Wu’s widower has filed claims against ICE and multimillion-dollar lawsuits against the New York City Police Department and Chen.

From his offices in Times Square, lawyer George W. Clarke said Guo’s case is one of the toughest he’s had in years, because immigration officials provide so little information. They ask him questions he said they should answer, such as when they released Chen, and refuse to provide documents.

“They’re not telling us anything,” Clarke said. Later, he added: “I think it’s just the immigration service doesn’t want to be bothered or exposed to liability for releasing people who may be guilty of crimes and who have no right to be here, such as Huang Chen.”

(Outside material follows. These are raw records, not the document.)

--- src/rtl/qspi_rd_prefetch.sv ---
// Streams flash bytes to the QSPI serializer by prefetching 16-bit SDRAM words.
module qspi_rd_prefetch
  import qspi_sim_pkg::*;
#(
  parameter int PF_DEPTH = PF_DEPTH_DEF,
  parameter int ADDR_W   = ADDR_W_DEF
) (
  input  logic              clk,
  input  logic              rst,
  qspi_rd_prefetch_if.slave bus
);

  localparam int OW = $clog2(PF_DEPTH) + 1;
  localparam int SW = OW + 1;
  localparam int PW = ADDR_W - 1;

  pf_state_t         state;
  pf_state_t         state_next;
  logic [ADDR_W-1:0] word_ptr;
  logic              byte_sel;
  logic [OW-1:0]     outstanding;
  logic [OW-1:0]     outstanding_next;
  logic [OW-1:0]     fifo_count;
  logic [DATA_W-1:0] fifo_head;
  logic              fifo_empty;
  logic              fifo_flush;
  logic              fifo_push;
  logic              fifo_pop;
  logic              start;
  logic              credit_ok;
  logic              avalid;
  logic              rready;
  logic              bvalid;
  logic              issue;
  logic              ret;
  logic              byte_fire;

  // Requests in flight plus words already buffered can never exceed the FIFO depth.
  assign credit_ok = ({1'b0, outstanding} + {1'b0, fifo_count}) < SW'(PF_DEPTH);
  assign start     = (state == ST_IDLE) && bus.req_valid && !bus.abort;
  assign avalid    = (state == ST_FETCH) && credit_ok;
  assign rready    = (state != ST_IDLE);
  assign bvalid    = (state == ST_FETCH) && !fifo_empty;
  assign issue     = avalid && bus.rd_aready;
  assign ret       = bus.rd_valid && rready;
  assign byte_fire = bvalid && bus.byte_ready;

  assign fifo_flush = (state != ST_FETCH) || bus.abort;
  assign fifo_push  = (state == ST_FETCH) && ret;
  assign fifo_pop   = byte_fire && byte_sel;

  assign outstanding_next = outstanding + OW'(issue) - OW'(ret);

  assign bus.rd_addr    = word_ptr;
  assign bus.rd_avalid  = avalid;
  assign bus.rd_ready   = rready;
  assign bus.byte_valid = bvalid;
  assign bus.byte_data  = bvalid ? (byte_sel ? fifo_head[15:8] : fifo_head[7:0]) : 8'h00;
  assign bus.busy       = (state != ST_IDLE);

  pf_word_fifo #(
    .DEPTH (PF_DEPTH),
    .WIDTH (DATA_W)
  ) u_fifo (
    .clk   (clk),
    .rst   (rst),
    .flush (fifo_flush),
    .push  (fifo_push),
    .wdata (bus.rd_data),
    .pop   (fifo_pop),
    .rdata (fifo_head),
    .empty (fifo_empty),
    .count (fifo_count)
  );

  // State register.
  always_ff @(posedge clk or posedge rst) begin
    if (rst) state <= ST_IDLE;
    else     state <= state_next;
  end

  // Next state: abort leaves FETCH, via DRAIN only while reads are still owed.
  always_comb begin
    state_next = state;
    unique case (state)
      ST_IDLE:  if (start) state_next = ST_FETCH;
      ST_FETCH: if (bus.abort) state_next = (outstanding_next != '0) ? ST_DRAIN : ST_IDLE;
      ST_DRAIN: if (outstanding_next == '0) state_next = ST_IDLE;
      default:  state_next = ST_IDLE;
    endcase
  end

  // Word pointer wraps within the 23-bit word space; byte select walks even/odd bytes.
  always_ff @(posedge clk or posedge rst) begin
    if (rst) begin
      word_ptr    <= '0;
      byte_sel    <= 1'b0;
      outstanding <= '0;
    end else begin
      outstanding <= outstanding_next;
      if (start) begin
        word_ptr <= {1'b0, bus.req_addr[ADDR_W-1:1]};
        byte_sel <= bus.req_addr[0];
      end else begin
        if (issue)     word_ptr <= {1'b0, word_ptr[PW-1:0] + PW'(1)};
        if (byte_fire) byte_sel <= ~byte_sel;
      end
    end
  end

endmodule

Officials at the Chinese Embassy in Washington did not respond to e-mails and phone calls about Chen’s case.

The whole experience has shaken the Rev. Bill Morton, an El Paso priest who gave Chen a cleaning job when he got out of detention and sometimes drove him to meetings with ICE. Over time, he became concerned about Chen’s mental health and, looking back, he wonders why immigration officials didn’t express similar concerns, or warn volunteers like him.

“I’m totally pro-immigrant, but I’m certainly not pro-ignorance or indifference where you’re exposing criminal people or insane people on an unknowing public,” Morton said. “That’s not helping immigrants or the US or the person themselves.”